▸ **Task directions**:
From the entries underneath, give the number of lines holding the word "begin", without any other words.

_____

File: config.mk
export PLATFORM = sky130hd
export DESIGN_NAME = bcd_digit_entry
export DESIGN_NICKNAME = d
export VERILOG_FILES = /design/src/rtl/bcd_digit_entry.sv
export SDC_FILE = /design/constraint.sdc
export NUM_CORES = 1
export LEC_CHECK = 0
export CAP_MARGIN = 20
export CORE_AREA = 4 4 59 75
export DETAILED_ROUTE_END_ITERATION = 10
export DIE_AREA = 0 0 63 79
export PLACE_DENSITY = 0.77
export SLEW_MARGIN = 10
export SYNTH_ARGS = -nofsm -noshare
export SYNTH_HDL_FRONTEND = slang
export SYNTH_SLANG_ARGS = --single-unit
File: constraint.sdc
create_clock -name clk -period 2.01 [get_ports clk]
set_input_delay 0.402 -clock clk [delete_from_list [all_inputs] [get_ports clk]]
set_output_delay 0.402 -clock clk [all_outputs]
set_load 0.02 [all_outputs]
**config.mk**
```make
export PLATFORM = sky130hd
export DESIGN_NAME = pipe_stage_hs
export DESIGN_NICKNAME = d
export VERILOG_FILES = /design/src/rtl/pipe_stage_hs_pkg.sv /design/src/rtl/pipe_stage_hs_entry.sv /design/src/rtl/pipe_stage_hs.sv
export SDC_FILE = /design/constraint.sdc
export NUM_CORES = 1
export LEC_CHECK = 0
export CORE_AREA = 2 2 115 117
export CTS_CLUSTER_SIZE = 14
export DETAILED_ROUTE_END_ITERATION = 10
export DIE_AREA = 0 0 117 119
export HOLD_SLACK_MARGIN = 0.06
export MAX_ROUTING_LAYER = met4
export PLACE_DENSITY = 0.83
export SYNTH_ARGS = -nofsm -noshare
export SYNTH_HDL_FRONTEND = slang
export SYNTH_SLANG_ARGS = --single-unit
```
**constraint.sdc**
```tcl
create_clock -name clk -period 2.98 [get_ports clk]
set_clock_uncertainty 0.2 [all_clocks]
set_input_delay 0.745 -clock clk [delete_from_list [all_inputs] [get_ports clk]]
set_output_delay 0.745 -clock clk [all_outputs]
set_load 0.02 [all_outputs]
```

_____

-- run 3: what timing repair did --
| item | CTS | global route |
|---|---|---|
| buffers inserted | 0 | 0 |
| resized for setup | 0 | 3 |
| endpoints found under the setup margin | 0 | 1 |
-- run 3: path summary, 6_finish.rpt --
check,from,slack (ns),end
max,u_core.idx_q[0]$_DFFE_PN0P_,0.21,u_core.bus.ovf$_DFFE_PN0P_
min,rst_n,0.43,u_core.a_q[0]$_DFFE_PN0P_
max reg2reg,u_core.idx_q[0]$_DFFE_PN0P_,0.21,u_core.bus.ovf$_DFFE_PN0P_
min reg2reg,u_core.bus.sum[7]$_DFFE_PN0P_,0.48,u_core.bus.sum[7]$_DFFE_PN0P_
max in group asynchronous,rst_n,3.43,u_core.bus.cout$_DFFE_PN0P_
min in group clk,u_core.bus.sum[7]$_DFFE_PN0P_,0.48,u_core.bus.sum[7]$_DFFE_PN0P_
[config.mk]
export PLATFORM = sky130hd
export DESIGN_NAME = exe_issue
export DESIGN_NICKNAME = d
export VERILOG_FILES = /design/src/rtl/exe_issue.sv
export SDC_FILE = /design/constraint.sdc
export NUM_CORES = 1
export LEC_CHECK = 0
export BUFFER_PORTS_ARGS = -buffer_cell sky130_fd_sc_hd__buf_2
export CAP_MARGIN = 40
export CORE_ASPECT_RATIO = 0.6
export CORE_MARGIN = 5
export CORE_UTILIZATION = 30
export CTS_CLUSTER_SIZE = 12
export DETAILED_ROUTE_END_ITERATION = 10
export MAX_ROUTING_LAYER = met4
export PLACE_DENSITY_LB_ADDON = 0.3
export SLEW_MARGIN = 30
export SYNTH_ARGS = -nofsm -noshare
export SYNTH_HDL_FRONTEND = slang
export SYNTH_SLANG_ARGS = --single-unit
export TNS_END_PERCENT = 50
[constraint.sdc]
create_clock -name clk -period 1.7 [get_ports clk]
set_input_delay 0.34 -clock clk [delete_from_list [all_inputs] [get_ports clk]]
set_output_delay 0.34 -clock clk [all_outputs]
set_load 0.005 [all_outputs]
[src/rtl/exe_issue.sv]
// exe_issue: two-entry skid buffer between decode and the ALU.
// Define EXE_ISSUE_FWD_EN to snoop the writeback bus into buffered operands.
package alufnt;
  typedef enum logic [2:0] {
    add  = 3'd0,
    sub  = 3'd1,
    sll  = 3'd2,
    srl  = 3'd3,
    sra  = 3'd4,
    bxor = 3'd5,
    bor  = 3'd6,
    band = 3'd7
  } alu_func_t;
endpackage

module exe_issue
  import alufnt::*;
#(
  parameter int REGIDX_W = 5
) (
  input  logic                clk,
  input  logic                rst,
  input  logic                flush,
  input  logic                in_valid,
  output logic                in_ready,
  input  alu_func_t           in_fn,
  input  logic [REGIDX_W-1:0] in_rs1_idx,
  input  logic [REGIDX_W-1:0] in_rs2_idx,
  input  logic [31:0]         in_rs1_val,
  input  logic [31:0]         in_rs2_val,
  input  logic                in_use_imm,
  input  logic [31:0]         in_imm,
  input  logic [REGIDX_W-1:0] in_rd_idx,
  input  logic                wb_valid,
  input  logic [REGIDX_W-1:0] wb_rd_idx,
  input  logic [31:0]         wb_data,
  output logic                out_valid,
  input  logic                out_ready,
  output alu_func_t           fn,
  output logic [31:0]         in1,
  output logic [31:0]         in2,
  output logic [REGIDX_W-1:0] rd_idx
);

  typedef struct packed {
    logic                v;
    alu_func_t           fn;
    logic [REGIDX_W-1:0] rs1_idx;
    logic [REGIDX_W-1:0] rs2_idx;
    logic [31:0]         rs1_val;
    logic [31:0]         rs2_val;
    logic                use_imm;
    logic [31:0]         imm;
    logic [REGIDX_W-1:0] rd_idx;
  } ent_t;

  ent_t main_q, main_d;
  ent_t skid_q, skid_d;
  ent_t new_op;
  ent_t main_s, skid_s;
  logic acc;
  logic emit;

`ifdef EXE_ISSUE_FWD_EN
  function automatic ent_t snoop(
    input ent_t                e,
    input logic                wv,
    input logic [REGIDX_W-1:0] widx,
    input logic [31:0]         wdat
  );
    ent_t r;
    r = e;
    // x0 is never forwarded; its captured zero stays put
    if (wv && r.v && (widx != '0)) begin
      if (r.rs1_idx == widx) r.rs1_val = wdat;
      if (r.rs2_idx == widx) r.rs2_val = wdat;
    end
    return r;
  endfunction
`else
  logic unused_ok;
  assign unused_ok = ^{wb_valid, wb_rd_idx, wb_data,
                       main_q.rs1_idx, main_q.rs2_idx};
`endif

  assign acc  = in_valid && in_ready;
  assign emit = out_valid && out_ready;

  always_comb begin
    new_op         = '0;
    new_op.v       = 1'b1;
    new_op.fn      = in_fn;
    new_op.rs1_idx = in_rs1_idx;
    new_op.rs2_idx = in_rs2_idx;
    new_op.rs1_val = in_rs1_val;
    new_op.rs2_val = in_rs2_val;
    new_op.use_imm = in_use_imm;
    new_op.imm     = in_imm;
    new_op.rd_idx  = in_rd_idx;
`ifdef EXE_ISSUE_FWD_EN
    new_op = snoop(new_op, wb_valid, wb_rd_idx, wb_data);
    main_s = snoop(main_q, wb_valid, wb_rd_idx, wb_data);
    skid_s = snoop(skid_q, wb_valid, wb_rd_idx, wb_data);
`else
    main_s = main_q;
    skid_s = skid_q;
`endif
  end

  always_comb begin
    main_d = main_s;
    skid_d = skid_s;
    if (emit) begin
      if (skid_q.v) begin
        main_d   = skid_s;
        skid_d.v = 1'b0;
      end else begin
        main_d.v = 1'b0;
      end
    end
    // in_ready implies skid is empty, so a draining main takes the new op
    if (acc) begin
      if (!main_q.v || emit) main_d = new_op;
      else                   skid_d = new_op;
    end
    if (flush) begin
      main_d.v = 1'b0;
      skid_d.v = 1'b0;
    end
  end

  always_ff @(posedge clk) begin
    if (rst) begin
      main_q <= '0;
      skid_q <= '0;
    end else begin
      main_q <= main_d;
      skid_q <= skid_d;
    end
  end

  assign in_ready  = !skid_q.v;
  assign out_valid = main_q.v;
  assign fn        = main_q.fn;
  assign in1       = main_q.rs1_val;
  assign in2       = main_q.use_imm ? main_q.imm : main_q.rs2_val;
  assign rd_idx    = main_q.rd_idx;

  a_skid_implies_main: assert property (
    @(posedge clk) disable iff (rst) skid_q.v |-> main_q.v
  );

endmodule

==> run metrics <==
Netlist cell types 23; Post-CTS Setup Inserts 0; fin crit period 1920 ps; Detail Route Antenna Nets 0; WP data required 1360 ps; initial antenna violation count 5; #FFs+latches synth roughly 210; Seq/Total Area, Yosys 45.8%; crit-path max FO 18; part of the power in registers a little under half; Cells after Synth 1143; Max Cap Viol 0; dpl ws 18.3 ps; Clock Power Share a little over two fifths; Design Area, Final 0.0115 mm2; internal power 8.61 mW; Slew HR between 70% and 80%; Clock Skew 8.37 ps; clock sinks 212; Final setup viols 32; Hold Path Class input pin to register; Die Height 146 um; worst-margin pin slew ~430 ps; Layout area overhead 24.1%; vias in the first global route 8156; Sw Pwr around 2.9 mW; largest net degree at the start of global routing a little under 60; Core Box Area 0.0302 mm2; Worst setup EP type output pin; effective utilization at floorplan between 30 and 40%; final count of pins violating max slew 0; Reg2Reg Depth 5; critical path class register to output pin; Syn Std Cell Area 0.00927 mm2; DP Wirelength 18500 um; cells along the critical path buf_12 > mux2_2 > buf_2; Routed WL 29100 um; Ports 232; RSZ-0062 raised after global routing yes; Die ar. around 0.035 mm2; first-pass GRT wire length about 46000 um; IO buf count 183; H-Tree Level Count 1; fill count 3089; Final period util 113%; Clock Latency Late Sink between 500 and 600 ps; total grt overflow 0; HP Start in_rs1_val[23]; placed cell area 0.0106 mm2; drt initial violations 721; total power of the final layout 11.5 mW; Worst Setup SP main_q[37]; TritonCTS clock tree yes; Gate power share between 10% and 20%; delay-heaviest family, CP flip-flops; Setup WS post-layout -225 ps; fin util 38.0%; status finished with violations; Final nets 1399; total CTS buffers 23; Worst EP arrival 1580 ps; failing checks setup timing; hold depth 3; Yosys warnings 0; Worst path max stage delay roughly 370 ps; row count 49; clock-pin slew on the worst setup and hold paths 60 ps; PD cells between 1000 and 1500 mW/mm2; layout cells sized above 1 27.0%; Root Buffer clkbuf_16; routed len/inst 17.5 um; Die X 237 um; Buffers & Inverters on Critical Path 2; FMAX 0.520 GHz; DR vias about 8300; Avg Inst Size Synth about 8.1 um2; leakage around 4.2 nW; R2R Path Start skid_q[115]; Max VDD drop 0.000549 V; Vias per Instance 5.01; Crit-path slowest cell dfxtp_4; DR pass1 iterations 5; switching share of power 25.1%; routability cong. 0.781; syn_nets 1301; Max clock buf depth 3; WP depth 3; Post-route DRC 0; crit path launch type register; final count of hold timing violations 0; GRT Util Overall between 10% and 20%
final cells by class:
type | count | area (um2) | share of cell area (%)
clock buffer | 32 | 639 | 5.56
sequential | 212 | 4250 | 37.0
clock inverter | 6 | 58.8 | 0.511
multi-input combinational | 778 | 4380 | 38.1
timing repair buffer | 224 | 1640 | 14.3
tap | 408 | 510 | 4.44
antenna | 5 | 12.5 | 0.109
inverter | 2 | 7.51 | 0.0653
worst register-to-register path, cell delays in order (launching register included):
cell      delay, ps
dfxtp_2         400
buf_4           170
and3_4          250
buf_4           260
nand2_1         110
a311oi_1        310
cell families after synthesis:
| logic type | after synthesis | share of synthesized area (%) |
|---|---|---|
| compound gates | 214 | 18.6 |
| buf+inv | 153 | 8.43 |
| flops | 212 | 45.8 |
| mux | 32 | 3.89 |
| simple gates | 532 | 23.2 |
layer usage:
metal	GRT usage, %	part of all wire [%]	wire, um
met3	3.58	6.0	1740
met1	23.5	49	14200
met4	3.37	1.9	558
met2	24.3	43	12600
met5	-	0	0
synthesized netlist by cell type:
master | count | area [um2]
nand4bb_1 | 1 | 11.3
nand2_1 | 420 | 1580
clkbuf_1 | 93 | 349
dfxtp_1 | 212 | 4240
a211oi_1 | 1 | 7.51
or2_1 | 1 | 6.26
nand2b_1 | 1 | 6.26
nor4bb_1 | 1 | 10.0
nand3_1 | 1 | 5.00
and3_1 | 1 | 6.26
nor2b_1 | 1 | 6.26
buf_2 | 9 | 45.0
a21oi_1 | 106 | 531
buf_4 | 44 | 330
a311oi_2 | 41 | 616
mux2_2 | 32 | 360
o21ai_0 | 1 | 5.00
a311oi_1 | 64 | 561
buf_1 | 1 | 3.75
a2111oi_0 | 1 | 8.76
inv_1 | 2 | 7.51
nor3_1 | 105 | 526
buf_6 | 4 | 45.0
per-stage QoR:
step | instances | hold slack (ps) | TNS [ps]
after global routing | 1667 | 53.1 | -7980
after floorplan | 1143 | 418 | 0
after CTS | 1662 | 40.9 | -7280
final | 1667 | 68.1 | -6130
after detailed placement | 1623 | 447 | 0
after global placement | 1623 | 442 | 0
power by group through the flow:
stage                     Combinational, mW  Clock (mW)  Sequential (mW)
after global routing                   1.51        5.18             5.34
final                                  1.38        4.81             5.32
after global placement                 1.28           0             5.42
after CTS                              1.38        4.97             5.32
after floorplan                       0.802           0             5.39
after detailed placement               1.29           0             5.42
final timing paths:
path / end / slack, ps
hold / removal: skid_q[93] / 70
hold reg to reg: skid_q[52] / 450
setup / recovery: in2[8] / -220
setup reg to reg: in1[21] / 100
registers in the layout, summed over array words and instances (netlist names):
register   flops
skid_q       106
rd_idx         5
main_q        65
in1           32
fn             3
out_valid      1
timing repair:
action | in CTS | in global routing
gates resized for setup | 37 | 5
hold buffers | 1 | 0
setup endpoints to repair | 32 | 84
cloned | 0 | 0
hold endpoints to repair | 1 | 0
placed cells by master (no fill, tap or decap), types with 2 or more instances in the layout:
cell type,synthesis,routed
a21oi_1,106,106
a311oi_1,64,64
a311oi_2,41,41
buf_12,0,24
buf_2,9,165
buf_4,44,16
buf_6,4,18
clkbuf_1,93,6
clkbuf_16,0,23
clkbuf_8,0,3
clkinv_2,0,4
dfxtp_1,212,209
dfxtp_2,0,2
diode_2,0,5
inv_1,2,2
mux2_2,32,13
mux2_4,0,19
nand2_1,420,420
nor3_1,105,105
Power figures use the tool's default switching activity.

_____

▸ **Completed task**:
11